Las experiencias repetidas de contacto con su propia psique a un nivel de lo imaginario preverbal propiciado por los ED, y posteriores asociaciones de referentes plenamente simbólicos (palabras y emociones conscientes), así como su integración en la red de vivencias ("lo que le había pasado y lo que le estaba pasando en la vida real externa") contribuyeron a consolidar autocontrol de lo que provenía de sí mismo, de sus propias emociones y fantasías, alejando la convicción de ser su propio enemigo a quien es necesario vigilar porque se puede desbordar inopinadamente. Los ataques de pánico disminuyeron de intensidad hasta dejar de necesitar medicación específica. Se detectó en el décimo ED el surgimiento del placer por el fantaseo espontáneo con abandono confiado al mismo y sin necesidad de reaseguramiento externo del contacto con la realidad externa vigil (un rol que cumplía el terapeuta en los ED hasta ese momento). Se consideró como un buen indicio de estabilización interna (disminución de la persecución y aumento de la integración). Finalmente en las últimas sesiones se trabajaron las ganancias secundarias que le reportaba el hecho llevar una vida adolescente, evitando encarar las responsabilidades adultas (trabajo independiente, matrimonio, inseguridad financiera y competición laboral) eludiendo el riesgo consiguiente de "equivocarse en soledad sin colchón materno de seguridad".

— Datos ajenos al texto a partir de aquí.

From an optimization exercise on the open Yosys and OpenROAD flow, aimed at a short achievable clock period and few clock cycles per item; shortcuts taken in it are not production practice.
Function was checked by simulation only, so behaviour that the tests miss may differ from the original.
No activity file was given, so power comes from the tool's default toggle rates.

===== flow/config.mk =====
export PLATFORM = sky130hd
export DESIGN_NAME = multi_cycle_cpu
export DESIGN_NICKNAME = multi_cycle_cpu
export VERILOG_FILES = /design/flow/design.v
export SDC_FILE = /design/flow/constraint.sdc
export NUM_CORES = 4
export LEC_CHECK = 0
export ABC_CLOCK_PERIOD_IN_PS = 2000
export CAP_MARGIN = 20
export CORE_MARGIN = 2
export CORE_UTILIZATION = 30
export PLACE_DENSITY = 0.5
export SETUP_SLACK_MARGIN = 5
export SLEW_MARGIN = 20
export TNS_END_PERCENT = 100

===== flow/constraint.sdc =====
create_clock -name core_clock -period 8.0 [get_ports {clk}]
set_input_delay 1.6000 -clock core_clock [delete_from_list [all_inputs] [get_ports {clk}]]
set_output_delay 1.6000 -clock core_clock [all_outputs]
set_load 0.01 [all_outputs]

===== flow/design.v =====
module multi_cycle_cpu #(
    parameter int                ADDR_W   = 32,
    parameter logic [ADDR_W-1:0] RESET_PC = '0
) (
    input  logic                     clk,
    input  logic                     rst,
    output logic                     mem_req,
    output logic                     mem_we,
    output logic [ADDR_W-1:0]        mem_addr,
    output logic [31:0]              mem_wdata,
    input  logic [31:0]              mem_rdata,
    input  logic                     mem_ready,
    output logic [ADDR_W-1:0]        pc,
    output logic [31:0]              inst,
    output logic [2:0]               state,
    output logic                     halted,
    output logic                     illegal
);
    localparam int CI = 5;             
    localparam int CN = 1 << CI;
    localparam int TW = 30 - CI;       
    localparam int PW = 20;            
    localparam logic [5:0] OP_R = 6'h00, OP_J = 6'h02, OP_BEQ = 6'h04;
    localparam logic [5:0] OP_ADDI = 6'h08, OP_LW = 6'h23, OP_SW = 6'h2B;
    localparam logic [5:0] FN_ADD = 6'h20, FN_SUB = 6'h22, FN_AND = 6'h24, FN_OR = 6'h25, FN_SLT = 6'h2A;
    function automatic logic [31:0] kadd(input logic [31:0] a, input logic [31:0] b, input logic ci);
        logic [31:0] g, p, gn, pn, c;
        g = a & b;
        p = a ^ b;
        g[0] = g[0] | (p[0] & ci);
        for (int l = 1; l < 32; l = l * 2) begin
            gn = g;
            pn = p;
            for (int i = l; i < 32; i++) begin
                gn[i] = g[i] | (p[i] & g[i-l]);
                pn[i] = p[i] & p[i-l];
            end
            g = gn;
            p = pn;
        end
        c = {g[30:0], ci};
        kadd = a ^ b ^ c;
    endfunction
    logic [31:2]   fpc;                
    logic [CN-1:0] foh;                
    logic          fhit;               
    logic          pff;                
    logic          pfe;                
    logic [31:2]   pfa;                
    logic [31:2]   maddr;              
    logic [CN-1:0] cv;
    logic [CN-1:0] cj;                 
    logic [TW-1:0] ctag [CN];
    logic [31:0]   cdat [CN];
    logic        d_v;
    logic [31:0] d_ir;
    logic [31:2] d_pc4;
    logic        x_v, x_wr, x_ld, x_st, x_beq, x_ill, x_and, x_or, x_slt, x_inv;
    logic        sa_r, sa_w, sa_l, sa_x, sb_r, sb_w, sb_l, sb_x, x_add;
    logic        so_rp, so_rn, so_wp, so_wn, so_lp, so_ln, so_x;    
    logic [4:0]  x_rd;
    logic [31:0] xa, xb, xo, x_ir;
    logic [31:2] x_tgt, x_pc4;
    logic        w_v;                  
    logic [4:0]  w_rd;
    logic [31:0] res_q, w_res;
    logic        m_ld;                 
    logic [4:0]  m_rd;
    logic [31:0] ld_q;
    logic [31:0] rf [1:31];
    logic [31:0] rfr [32];             
    always_comb begin
        rfr[0] = 32'd0;
        for (int i = 1; i < 32; i++) rfr[i] = rf[i];
    end
    logic adv, x_hold;
    assign adv    = !mem_req || mem_ready;
    assign x_hold = x_v && x_ill;
    logic [31:0] af, bf, bo, sum, x_res;
    logic        slt, taken, x_mem;
    assign af    = (res_q & {32{sa_r}}) | (w_res & {32{sa_w}}) | (ld_q & {32{sa_l}}) | (xa & {32{sa_x}});
    assign bf    = (res_q & {32{sb_r}}) | (w_res & {32{sb_w}}) | (ld_q & {32{sb_l}}) | (xb & {32{sb_x}});
    assign bo    = (res_q & {32{so_rp}}) | (~res_q & {32{so_rn}}) | (w_res & {32{so_wp}}) | (~w_res & {32{so_wn}})
                   | (ld_q & {32{so_lp}}) | (~ld_q & {32{so_ln}}) | (xo & {32{so_x}});
    assign sum   = kadd(af, bo, x_inv);
    assign slt   = (af[31] ^ bf[31]) ? af[31] : sum[31];
    assign x_res = ((af & bf) & {32{x_and}}) | ((af | bf) & {32{x_or}}) | ({31'b0, slt} & {32{x_slt}})
                   | (sum & {32{x_add}});
    assign taken = x_v && x_beq && (af == bf);
    assign x_mem = x_v && (x_ld || x_st);
    logic [31:0]   c_dat, c_tag1, f_inst, fpc1w, fpc2w;
    logic          c_j, c_v1, h1, f_isj;
    logic [CN-1:0] foh1;
    logic [31:2]   fpc1, fpc2, jt;
    assign foh1 = {foh[CN-2:0], foh[CN-1]};
    always_comb begin
        c_dat  = '0;
        c_j    = 1'b0;
        c_tag1 = '0;
        c_v1   = 1'b0;
        for (int i = 0; i < CN; i++) begin
            c_dat  = c_dat | (cdat[i] & {32{foh[i]}});
            c_j    = c_j | (cj[i] & foh[i]);
            c_tag1[TW-1:0] = c_tag1[TW-1:0] | (ctag[i] & {TW{foh1[i]}});
            c_v1   = c_v1 | (cv[i] & foh1[i]);
        end
    end
    assign fpc1w  = kadd({fpc, 2'b00}, 32'd4, 1'b0);
    assign fpc2w  = kadd({fpc, 2'b00}, 32'd8, 1'b0);
    assign fpc1   = fpc1w[31:2];
    assign fpc2   = fpc2w[31:2];
    assign h1     = c_v1 && c_tag1[TW-1:0] == fpc1[31:CI+2];
    assign f_inst = pff ? mem_rdata : c_dat;
    assign f_isj  = pff ? mem_rdata[31:26] == OP_J : c_j;
    assign jt     = {fpc1[31:28], f_inst[25:0]};
    logic [5:0]  d_op, d_fn;
    logic [4:0]  d_rs, d_rt, d_rd, d_wd;
    logic [31:0] d_imm, d_tgtw;
    logic [31:2] d_tgt;
    logic        d_isr, d_rok, d_legal, d_use_rt, d_stall, d_br, d_wr;
    assign d_op  = d_ir[31:26];
    assign d_fn  = d_ir[5:0];
    assign d_rs  = d_ir[25:21];
    assign d_rt  = d_ir[20:16];
    assign d_rd  = d_ir[15:11];
    assign d_imm = {{16{d_ir[15]}}, d_ir[15:0]};
    assign d_isr = d_op == OP_R;
    assign d_rok = d_fn == FN_ADD || d_fn == FN_SUB || d_fn == FN_AND || d_fn == FN_OR || d_fn == FN_SLT;
    assign d_legal = (d_isr && d_rok) || d_op == OP_LW || d_op == OP_SW || d_op == OP_ADDI
                     || d_op == OP_BEQ || d_op == OP_J;
    assign d_wd  = d_isr ? d_rd : d_rt;
    assign d_wr  = ((d_isr && d_rok) || d_op == OP_ADDI || d_op == OP_LW) && d_wd != 5'd0;
    assign d_use_rt = d_isr || d_op == OP_SW || d_op == OP_BEQ;
    assign d_stall = d_v && x_v && x_ld && x_rd != 5'd0
                     && (x_rd == d_rs || (d_use_rt && x_rd == d_rt));
    assign d_tgtw = kadd({d_pc4, 2'b00}, {d_imm[29:0], 2'b00}, 1'b0);
    assign d_tgt  = d_tgtw[31:2];
    assign d_br   = d_v && d_op == OP_BEQ && d_rs == d_rt && d_ir[15:0] != 16'd0;
    logic fa_r, fa_w, fa_l, fb_r, fb_w, fb_l, d_inv;
    assign d_inv = d_isr && (d_fn == FN_SUB || d_fn == FN_SLT);
    assign fa_r = x_v && x_wr && !x_ld && x_rd == d_rs;
    assign fa_w = !fa_r && w_v && w_rd == d_rs;
    assign fa_l = !fa_r && m_ld && m_rd == d_rs;
    assign fb_r = x_v && x_wr && !x_ld && x_rd == d_rt;
    assign fb_w = !fb_r && w_v && w_rd == d_rt;
    assign fb_l = !fb_r && m_ld && m_rd == d_rt;
    assign mem_addr = {maddr, 2'b00};
    assign pc       = {x_pc4, 2'b00};
    assign inst     = x_ir;
    assign state    = {halted, 1'b0, halted};
    assign illegal  = halted;
    logic [31:2]   fpc_n, ahead;
    logic [31:0]   aheadw, pfa1w;
    logic          redir, hold, seq, nh, pf_win, pf_le;
    logic [CI-1:0] fi_n;
    logic [31:2] nr_pc;
    logic        jmp, nh_seq, nh_hold, use_pf;
    assign hold  = d_stall || x_hold || !(fhit || pff);
    assign nr_pc = hold ? fpc : fpc1;
    assign jmp   = !hold && f_isj;
    assign redir = taken || d_br || jmp;
    assign seq   = !hold;
    always_comb begin
        if (taken)     fpc_n = x_tgt;
        else if (d_br) fpc_n = d_tgt;
        else if (jmp)  fpc_n = jt;
        else           fpc_n = nr_pc;
    end
    assign fi_n = fpc_n[CI+1:2];
    assign nh_seq  = (mem_req && (pfe || mem_we) && maddr[CI+1:2] == fpc1[CI+1:2]) ? (pfe && maddr == fpc1) : h1;
    assign nh_hold = (mem_req && (pfe || mem_we) && maddr[CI+1:2] == fpc[CI+1:2])  ? (pfe && maddr == fpc)  : (fhit || pff);
    assign nh      = hold ? nh_hold : nh_seq;
    assign use_pf  = pf_win && !(hold && !(fhit || pff));
    assign aheadw = kadd({pfa, 2'b00}, {~fpc, 2'b00}, 1'b0);    
    assign ahead  = aheadw[31:2];
    assign pf_le  = ahead[31];                                 
    assign pf_win = !ahead[31] && ahead < 30'(PW);
    assign pfa1w  = kadd({pfa, 2'b00}, 32'd4, 1'b0);
    always_ff @(posedge clk) begin
        if (rst) begin
            fpc     <= RESET_PC[31:2];
            foh     <= CN'(1) << RESET_PC[CI+1:2];
            fhit    <= 1'b0;
            maddr   <= RESET_PC[31:2];
            pfa     <= RESET_PC[31:2] + 30'd1;
            mem_req <= 1'b1;
            mem_we  <= 1'b0;
            pff     <= 1'b1;
            pfe     <= 1'b1;
            d_v     <= 1'b0;
            x_v     <= 1'b0;
            w_v     <= 1'b0;
            m_ld    <= 1'b0;
            halted  <= 1'b0;
        end else if (adv && !halted) begin
            fpc  <= fpc_n;
            foh  <= CN'(1) << fi_n;
            fhit <= nh && !redir;
            if (!(redir || x_mem || x_hold)) begin
                if (use_pf)     pfa <= pfa1w[31:2];
                else if (pf_le || !(fhit || pff)) pfa <= seq ? fpc2 : fpc1;    
            end
            if (x_hold) begin
                mem_req <= 1'b0;
                mem_we  <= 1'b0;
                pff     <= 1'b0;
                pfe     <= 1'b0;
                halted  <= 1'b1;
            end else begin
                mem_req <= 1'b1;
                mem_we  <= x_mem && x_st;
                pfe     <= !x_mem;
                pff     <= !x_mem && (redir || !use_pf || pfa == nr_pc);
                if (x_mem) maddr <= sum[31:2];
                else if (taken) maddr <= x_tgt;
                else if (d_br)  maddr <= d_tgt;
                else if (jmp)   maddr <= jt;
                else if (use_pf) maddr <= pfa;
                else            maddr <= nr_pc;
                if (x_mem) mem_wdata <= bf;
            end
            m_ld  <= x_v && x_ld && x_rd != 5'd0 && !x_hold;
            m_rd  <= x_rd;
            if (m_ld) ld_q <= mem_rdata;
            w_v   <= x_v && x_wr && !x_ld && !x_hold;
            w_rd  <= x_rd;
            res_q <= x_res;
            w_res <= res_q;
            if (taken || d_br) d_v <= 1'b0;
            else if (!hold) begin
                d_v   <= 1'b1;
                d_ir  <= f_inst;
                d_pc4 <= fpc1;
            end else if (!d_stall && !x_hold) d_v <= 1'b0;
            if (!x_hold) begin
                x_v   <= d_v && !d_stall && !taken && !d_br;
                x_wr  <= d_wr;
                x_rd  <= d_wd;
                x_ld  <= d_op == OP_LW;
                x_st  <= d_op == OP_SW;
                x_beq <= d_op == OP_BEQ;
                x_ill <= !d_legal;
                x_and <= d_isr && d_fn == FN_AND;
                x_or  <= d_isr && d_fn == FN_OR;
                x_slt <= d_isr && d_fn == FN_SLT;
                x_inv <= d_inv;
                xa    <= rfr[d_rs];
                xb    <= rfr[d_rt];
                xo    <= !d_isr ? d_imm : d_inv ? ~rfr[d_rt] : rfr[d_rt];
                so_rp <= d_isr && fb_r && !d_inv;
                so_rn <= d_isr && fb_r && d_inv;
                so_wp <= d_isr && fb_w && !d_inv;
                so_wn <= d_isr && fb_w && d_inv;
                so_lp <= d_isr && fb_l && !d_inv;
                so_ln <= d_isr && fb_l && d_inv;
                so_x  <= !d_isr || !(fb_r || fb_w || fb_l);
                sa_r  <= fa_r;
                sa_w  <= fa_w;
                sa_l  <= fa_l;
                sa_x  <= !(fa_r || fa_w || fa_l);
                sb_r  <= fb_r;
                sb_w  <= fb_w;
                sb_l  <= fb_l;
                sb_x  <= !(fb_r || fb_w || fb_l);
                x_add <= !d_isr || d_fn == FN_ADD || d_fn == FN_SUB;
                x_tgt <= d_tgt;
                x_pc4 <= d_pc4;
                x_ir  <= d_ir;
            end
        end
    end
    always_ff @(posedge clk) begin
        if (rst) begin
            cv <= '0;
        end else if (mem_req && mem_ready) begin
            if (pfe) begin
                cv[maddr[CI+1:2]]   <= 1'b1;
                cj[maddr[CI+1:2]]   <= mem_rdata[31:26] == OP_J;
                ctag[maddr[CI+1:2]] <= maddr[31:CI+2];
                cdat[maddr[CI+1:2]] <= mem_rdata;
            end else if (mem_we && ctag[maddr[CI+1:2]] == maddr[31:CI+2]) begin
                cv[maddr[CI+1:2]] <= 1'b0;
            end
        end
    end
    always_ff @(posedge clk) begin
        if (rst) begin
            for (int i = 1; i < 32; i++) rf[i] <= '0;
        end else begin
            for (int i = 1; i < 32; i++) begin
                if (w_v && w_rd == 5'(i) && adv) rf[i] <= res_q;
                else if (m_ld && mem_ready && m_rd == 5'(i)) rf[i] <= mem_rdata;
            end
        end
    end
endmodule

===== flow/run.sh =====
#!/bin/bash
# synth_recipe.tcl (not shown) runs the flow's synth.tcl, then flattens the netlist and writes it again
# the make line also repeats each setting of config.mk as NAME=value (left out here)
make -C /OpenROAD-flow-scripts/flow DESIGN_CONFIG=/design/flow/config.mk WORK_HOME=/design/flow/orfs CLKGATE_MAP_FILE= SYNTH_SCRIPT=/design/flow/synth_recipe.tcl finish

==> reports/results.ini <==
[hold_path]
hold_path_class = reg2reg
holdPathStages = 2

[clocking]
cts_sinks = 3430
cts_tree = built
cts_root_buf = clkbuf_16
cts_made_buffers = 366
cts_buffer_depth = 4
clk_pin_slew_ns = 0.07
clk_latency_ns = 1.07
h-tree-depth = 5
cts_hold_buf = 0

[yosys]
synth-seq-cells = 3430
yosysUniqueCellTypes = 92
synth_edf_count = 2269
netlist_area_um2 = 154000
synth_xor_area_share_pct = 1.88
ys_seq_area_share_pct = 59.3
synthMuxAreaShare_pct = 4.79
synthCells = 13000
synth_compound_area_share_pct = 20.2
syn_area_per_cell_um2 = 11.8
ys.warnings.count = 3
yosysTopAreaCell = edfxtp_1
synth_area_leaders = edfxtp_1 44%, dfxtp_1 15%, a22oi_1 5.5%, mux4_2 3.7%, a211oi_1 3.3%
async_flop_share_pct = 0
yosysTopAreaCellShare_pct = 44.3
ys.flop_type = edfxtp_1
synth-simple-area-share_pct = 9.06
synth_top_family_by_area = compound AO/OA/AOI/OAI gates
yosys.area_share.adder_pct = 1.33

[die]
die_w_um = 720
initial_core_util_pct = 30.1
rows = 263
core_um2 = 512000
die_area_um2 = 519000
io_pins = 170
die_y_um = 720

[timing]
fmaxAchievable_ghz = 0.232
hold_violations = 0
fin_crit_sh_pct = 53.9
tightestPinTransition_ns = 1.23
fin_skew_ns = 0.149
layout_min_cycle_time_ns = 4.32
rsz0062_at_grt = true
tns_ns = 0
slew_violations = 0
slew_headroom_pct = 18.3
setup_viol = 0

[cells_and_area]
drive_above_1_share_pct = 26.4
fillers = 48400
nets = 14200
syn_to_final_growth_pct = 29.1

[critical_path]
crit_required_ns = 8.95
ff2ff_setup_slack_ns = 3.68
cp_slowest_cell = edfxtp_1
crit_chain = buf_12 -> buf_4 -> mux2i_1 -> nand4_1 -> ha_4 -> a211oi_2 -> nand2_1 -> a221o_1 -> a41oi_2 -> o21ai_4 -> buf_6 -> a21o_1 -> a21o_4 -> a21o_1 -> a21oi_4 -> xnor2_4 -> buf_12 -> a21oi_4 -> a2111oi_4
startpoint = so_wp
rr_worst_depth = 19
r2r_end = maddr[20]
critical_path_class = reg2reg
cp-end-kind = register
timing.rr.start = so_wp
crit_path_max_fanout = 7
arrival_ns = 5.26
cpPeakStageDelay_ns = 0.53
setup.worst_path.start_class = register
cp-endpoint = maddr[20]

[global_route]
grt_pass1_wl_mm = 1160
grt_use_total_pct = 32.3
grt_pass1_vias = 127000
gr-total-overflow = 0
grt_max_degree = 214
antenna_found_initial = 96

[place]
gp_congestion = 1.00
io_buffer_count = 164
dpl.hpwl_mm = 484

[drt]
wire_per_inst_um = 42.4
wl_mm = 893
vias_per_cell = 6.76
drt.antenna.violating_nets = 0
num_vias = 142000
first_iter_violations = 30900
drc_errors = 0
dr.pass1.iters = 19

[pwr]
power_leakage_nw = 65.7
power_density_nw_per_um2 = 234
ir_drop_uv = 173
design_power_total_w = 0.0466

[job]
cap_violations = 0

[run_status]
outcome = complete, no violations

-- synthesized netlist by cell type, types with 27 or more instances --
| master | number |
|---|---|
| o21ai_0 | 180 |
| nor4_1 | 50 |
| buf_1 | 133 |
| and2_1 | 31 |
| a22o_1 | 410 |
| o21ai_1 | 44 |
| inv_1 | 215 |
| dfxtp_1 | 1161 |
| o221ai_1 | 27 |
| mux2i_1 | 153 |
| nand4_1 | 296 |
| a222oi_1 | 109 |
| a21oi_1 | 648 |
| nand3_1 | 296 |
| or4_1 | 65 |
| a211oi_1 | 670 |
| mux4_2 | 250 |
| or3_1 | 33 |
| nand2_1 | 767 |
| edfxtp_1 | 2269 |
| and3_1 | 31 |
| a21o_1 | 38 |
| a221oi_1 | 422 |
| nor2_1 | 1251 |
| clkbuf_1 | 963 |
| o211ai_1 | 304 |
| nor3_1 | 141 |
| a22oi_1 | 1133 |
| ha_1 | 159 |
| xor2_1 | 116 |
| nand2b_1 | 33 |
| xnor2_1 | 214 |
| buf_2 | 48 |
-- where the power goes --
group | internal, W | switching [W]
clock | 0.00984 | 0.00785
combinational | 0.00336 | 0.00562
sequential | 0.0193 | 0.000530
-- cell usage in the layout, fill, tap and decap left out, drive strengths merged, types with 66 or more instances in the layout --
cell type / netlist / routed
edfxtp: 2269 / 2269
buf: 195 / 1627
nor2: 1251 / 1259
dfxtp: 1161 / 1161
a22oi: 1133 / 1133
nand2: 767 / 767
a211oi: 674 / 674
a21oi: 649 / 650
clkbuf: 963 / 516
a221oi: 423 / 423
a22o: 410 / 410
o211ai: 304 / 304
nand4: 296 / 296
nand3: 296 / 296
mux4: 250 / 250
o21ai: 226 / 226
inv: 215 / 220
xnor2: 214 / 214
ha: 159 / 159
mux2i: 153 / 153
nor3: 141 / 141
clkinv: 2 / 118
xor2: 116 / 116
a222oi: 109 / 109
diode: 0 / 72
or4: 66 / 66
-- metrics by stage --
| step | cell area [um2] | std cells | worst slack (ns) | utilization, % | hold slack [ns] |
|---|---|---|---|---|---|
| after global placement | 165000 | 19300 | 1.67 | 32.3 | 0.427 |
| after floorplan | 155000 | 13000 | 3.74 | - | 0.424 |
| after global routing | 199000 | 21000 | 3.57 | 38.8 | 0.481 |
| after detailed placement | 165000 | 19300 | 1.64 | 32.3 | 0.434 |
| final | 199000 | 21100 | 3.68 | 38.8 | 0.475 |
| after CTS | 194000 | 20800 | 3.79 | 37.8 | 0.468 |
-- timing repair --
| action | CTS | global route |
|---|---|---|
| pin swaps | 564 | 383 |
| buffers inserted | 716 | 210 |
| resized for setup | 2375 | 541 |
| gates cloned | 102 | 22 |
| setup endpoints to repair | 3708 | 1399 |
-- critical path: cells and delay by family, from the launching register on --
family	cells	cell delay, ns
adder cells (fa/ha/maj)	1	0.26
AND/OR/NAND/NOR	2	0.35
flip-flops	1	0.53
XOR/XNOR	1	0.16
multiplexers	1	0.17
buffers and inverters	4	0.66
AO/OA/AOI/OAI	10	2.11
-- worst min-delay path by stage --
stage	start	endpoint	slack, ns
after floorplan	res_q[11]	w_res[11]	0.42
after global placement	maddr[25]	maddr[25]	0.43
after detailed placement	maddr[25]	maddr[25]	0.43
after CTS	rf[29][1]	rf[29][1]	0.47
after global routing	rf[29][1]	rf[29][1]	0.48
final	fhit	fhit	0.48
-- cells by family (layout without fill, tap and decap cells) --
logic type | Yosys count | count (layout)
flops | 3430 | 3430
buf+inv | 1375 | 2595
mux | 422 | 422
simple gates | 3087 | 3097
other cells | 1 | 77
fa+ha+maj | 162 | 162
xor+xnor | 330 | 330
compound gates | 4214 | 4216
-- per-layer routing --
layer	wire (um)	vias to the layer above	global-route usage (%)
met5	2070	-	0.693
met4	77100	90	21.1
met3	148000	3843	15.1
met2	349000	14200	44.0
met1	317000	70900	40.6
li1	-	53500	-
-- sequential cells by signal (all words and copies together), names as in the netlist, 5 cells and up, named ones only --
| register | flops |
|---|---|
| mem_wdata | 32 |
| x_rd | 5 |
| ld_q | 32 |
| res_q | 32 |
| maddr | 30 |
| x_pc4 | 30 |
| d_ir | 32 |
| w_rd | 5 |
| cdat | 1024 |
| w_res | 32 |
| rf | 992 |
| x_ir | 32 |
| ctag | 800 |
| xb | 32 |
| x_tgt | 30 |
| xo | 32 |
| foh | 32 |
| xa | 32 |
| fpc | 29 |
| d_pc4 | 30 |
| cj | 32 |
| pfa | 30 |
-- area by class of cell --
class / instances / area (um2) / share of cell area (%)
antenna: 72 / 180 / 0.0906
tap: 6757 / 8450 / 4.25
inverter: 217 / 921 / 0.463
sequential: 3430 / 91700 / 46.1
clock inverter: 174 / 1920 / 0.964
timing repair inverter: 3 / 26.3 / 0.0132
multi-input combinational: 8232 / 64900 / 32.7
timing repair buffer: 1706 / 20600 / 10.4
clock buffer: 495 / 10100 / 5.06
Testbench counts, summed over its fixed seeds: cycles 19,201, instrs 16,533.

-- afterwards: timing with drivers on the ports --
How much do the figures lean on ideal ports? The routed layout below was timed once more, with nothing changed but the port constraints. Step 1 assumes that a clkbuf_16 drives the clock port and a buf_2 every other input. Step 2 also shifts input and output timing later by t, the mid clock arrival at the registers, as if the neighbouring blocks saw the same clock. Slacks: ideal / step 1 / step 2; pairs: ideal / step 1.
shift t [ns]: 1.138
setup WS [ns]: 3.684 / 3.684 / 3.065
slew at the worst register clock pin (ns): 0.07 / 0.07
cell pins on the clock port's net: 1
After both steps this run still meets setup and hold. For this run, drivers alone change the setup slack by 0.000 ns; drivers and shift together by -0.619 ns.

En las Navidades del último año de terapia empezó a salir con una mujer de 25 años, formalizando relaciones de noviazgo estándar unos meses después. En esa misma primavera se planteó el finalizar la cura con el siguiente balance sintomático:
1- Crisis de angustia o ataques de pánico: ausentes.
2- Fondo ansioso, casi "caracterial": presente.
3- Depresión: ausente.
4- Hipocondria: ausente.
5- Agorofobia: ausente.
6- Fármacos: no toma aunque persiste una sobrevaloración de los productos naturistas y cuidado de la alimentación aparentemente justificada por su sobrepeso.
7- Relación con la madre: distante pero sin agresividad ni peleas. La tiende a ver con lástima y como una pobre beatona.
8- Laboral: pasó a llevar una franquicia aún relacionada con el negocio familiar pero directamente gestionada por él.
9- Vínculo afectivo: comienzo de noviazgo estable.
10- Sexualidad: disminución de obsesiones sexuales y ausencia de dudas homosexuales. Con relaciones sexuales parciales con su novia.